By clicking “Sign up for GitHub”, you agree to our terms of service and privacy statement. We’ll occasionally send you account related emails.

Already on GitHub? Sign in to your account

Stamps of identifiers are not unique #13036

Open
samsa1 opened this issue Mar 18, 2024 · 5 comments
Open

Stamps of identifiers are not unique #13036

samsa1 opened this issue Mar 18, 2024 · 5 comments

Comments

@samsa1
Copy link
Contributor

samsa1 commented Mar 18, 2024

The documentation of Ident.rename function states that it returns a identifier with a fresh stamp.

ocaml/typing/ident.mli

Lines 37 to 40 in e72d835

val rename: t -> t
(** Creates an identifier with the same name as the input, a fresh
stamp, and no scope.
@raise [Fatal_error] if called on a persistent / predef ident. *)

However it is not the case because when compiling a module we use a certain stamp generator and another one is used when compiling another module. Thus we can have stamp collisions between different modules.

For example when modifying the function rename in ident.ml to

let rename = function
  | Local { name; stamp = _ }
  | Scoped { name; stamp; scope = _ } ->
      incr currentstamp;
      if name = "H" then Format.printf "H(%i -> %i)\n" stamp !currentstamp;
      Local { name; stamp = !currentstamp }
  | id ->
      Misc.fatal_errorf "Ident.rename %s" (name id)

We clearly see examples when compiling the whole compiler of modules being compiled with rename reducing the stamp of a identifier.

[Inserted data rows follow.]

File: config.mk
export PLATFORM = sky130hd
export DESIGN_NAME = tnn_neuron_seq
export DESIGN_NICKNAME = d
export VERILOG_FILES = /design/src/rtl/tnn_neuron_seq.sv
export SDC_FILE = /design/constraint.sdc
export NUM_CORES = 1
export LEC_CHECK = 0
export ABC_AREA = 0
export CELL_PAD_IN_SITES_DETAIL_PLACEMENT = 0
export CELL_PAD_IN_SITES_GLOBAL_PLACEMENT = 1
export CORE_ASPECT_RATIO = 1.1
export CORE_MARGIN = 1.5
export CORE_UTILIZATION = 32
export CTS_CLUSTER_SIZE = 40
export DETAILED_ROUTE_END_ITERATION = 16
export HOLD_SLACK_MARGIN = 0.03
export PLACE_DENSITY_LB_ADDON = 0.1
export SLEW_MARGIN = 20
export SYNTH_ARGS = -nofsm -noshare
export SYNTH_HDL_FRONTEND = slang
export SYNTH_SLANG_ARGS = --single-unit
File: constraint.sdc
create_clock -name clk -period 6.6 [get_ports clk]
set_clock_uncertainty 0.05 [all_clocks]
set_input_delay 0.66 -clock clk [delete_from_list [all_inputs] [get_ports clk]]
set_output_delay 0.66 -clock clk [all_outputs]
set_load 0.03 [all_outputs]
File: src/rtl/tnn_neuron_seq.sv
// Sequential ternary-NN neuron: streams up to N_MAX weighted activations and emits (sum > THRESH).
// Optional build macro TNN_MARGIN_OUT_EN adds the signed out_margin result port (final acc - THRESH).
module tnn_neuron_seq #(
   parameter int IN_W   = 3,
   parameter int N_MAX  = 5,
   parameter int THRESH = 0,
   localparam int ACC_W = IN_W + $clog2(N_MAX) + 1
) (
   input  logic                    clk,
   input  logic                    rst,
   input  logic                    in_valid,
   output logic                    in_ready,
   input  logic [IN_W-1:0]         in_data,
   input  logic [1:0]              in_weight,
   input  logic                    in_last,
   output logic                    out_valid,
   input  logic                    out_ready,
`ifdef TNN_MARGIN_OUT_EN
   output logic signed [ACC_W-1:0] out_margin,
`endif
   output logic                    out_bit
);

   localparam int CNT_W = $clog2(N_MAX + 1);
   localparam logic signed [ACC_W-1:0] THRESH_C = ACC_W'(THRESH);
   localparam logic [CNT_W-1:0]        LAST_IDX = CNT_W'(N_MAX - 1);

   typedef enum logic [1:0] {
      S_IDLE = 2'd0,
      S_ACC  = 2'd1,
      S_DONE = 2'd2
   } state_t;

   state_t                   state_q;
   logic signed [ACC_W-1:0]  acc_q;
   logic [CNT_W-1:0]         cnt_q;
   logic                     in_ready_q;
   logic                     out_valid_q;
   logic                     out_bit_q;
`ifdef TNN_MARGIN_OUT_EN
   logic signed [ACC_W-1:0]  margin_q;
`endif

   logic signed [ACC_W-1:0]  data_ext_d;
   logic signed [ACC_W-1:0]  term_d;
   logic signed [ACC_W-1:0]  sum_d;
   logic                     end_beat_d;
   logic                     in_xfer_d;

   // Activation is unsigned, so zero-extend before applying the ternary sign.
   always_comb begin
      data_ext_d = signed'({{(ACC_W - IN_W){1'b0}}, in_data});
      term_d     = '0;
      case (in_weight)
         2'b01:   term_d = data_ext_d;
         2'b11:   term_d = -data_ext_d;
         default: term_d = '0;
      endcase
      sum_d      = (state_q == S_IDLE) ? term_d : acc_q + term_d;
      end_beat_d = in_last || (cnt_q == LAST_IDX);
      in_xfer_d  = in_valid && in_ready_q;
   end

   always_ff @(posedge clk) begin
      if (rst) begin
         state_q     <= S_IDLE;
         acc_q       <= '0;
         cnt_q       <= '0;
         in_ready_q  <= 1'b1;
         out_valid_q <= 1'b0;
         out_bit_q   <= 1'b0;
`ifdef TNN_MARGIN_OUT_EN
         margin_q    <= '0;
`endif
      end else begin
         case (state_q)
            S_IDLE, S_ACC: begin
               if (in_xfer_d) begin
                  acc_q <= sum_d;
                  cnt_q <= cnt_q + CNT_W'(1);
                  if (end_beat_d) begin
                     // Result is captured from the final sum so it stays stable through DONE.
                     state_q     <= S_DONE;
                     in_ready_q  <= 1'b0;
                     out_valid_q <= 1'b1;
                     out_bit_q   <= (sum_d > THRESH_C);
`ifdef TNN_MARGIN_OUT_EN
                     margin_q    <= sum_d - THRESH_C;
`endif
                  end else begin
                     state_q <= S_ACC;
                  end
               end
            end
            S_DONE: begin
               if (out_ready) begin
                  state_q     <= S_IDLE;
                  acc_q       <= '0;
                  cnt_q       <= '0;
                  in_ready_q  <= 1'b1;
                  out_valid_q <= 1'b0;
               end
            end
            default: begin
               state_q     <= S_IDLE;
               acc_q       <= '0;
               cnt_q       <= '0;
               in_ready_q  <= 1'b1;
               out_valid_q <= 1'b0;
            end
         endcase
      end
   end

   assign in_ready  = in_ready_q;
   assign out_valid = out_valid_q;
   assign out_bit   = out_bit_q;
`ifdef TNN_MARGIN_OUT_EN
   assign out_margin = margin_q;
`endif

endmodule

Thus showing that the invariant for generating a fresh stamp is broken.

Is the fact that the stamp is not fresh (even if the documentation says so) an accepted behavior or something uncontrolled ?

PS : As a consequence, during the stap OCAMLOPT ocamldoc/odoc_ast.cmx of compilation the comparison function between identifiers is called on 2 identifiers with the same stamp and different names.

@lpw25
Copy link
Contributor

lpw25 commented Mar 18, 2024

Stamps from other modules are lazyily freshened on import via a substitution. I would say the documentation is correct. If you find a place where the stamps are not being freshened appropriately on import that is a bug. Feel free to open a more specific issue if you have such an example.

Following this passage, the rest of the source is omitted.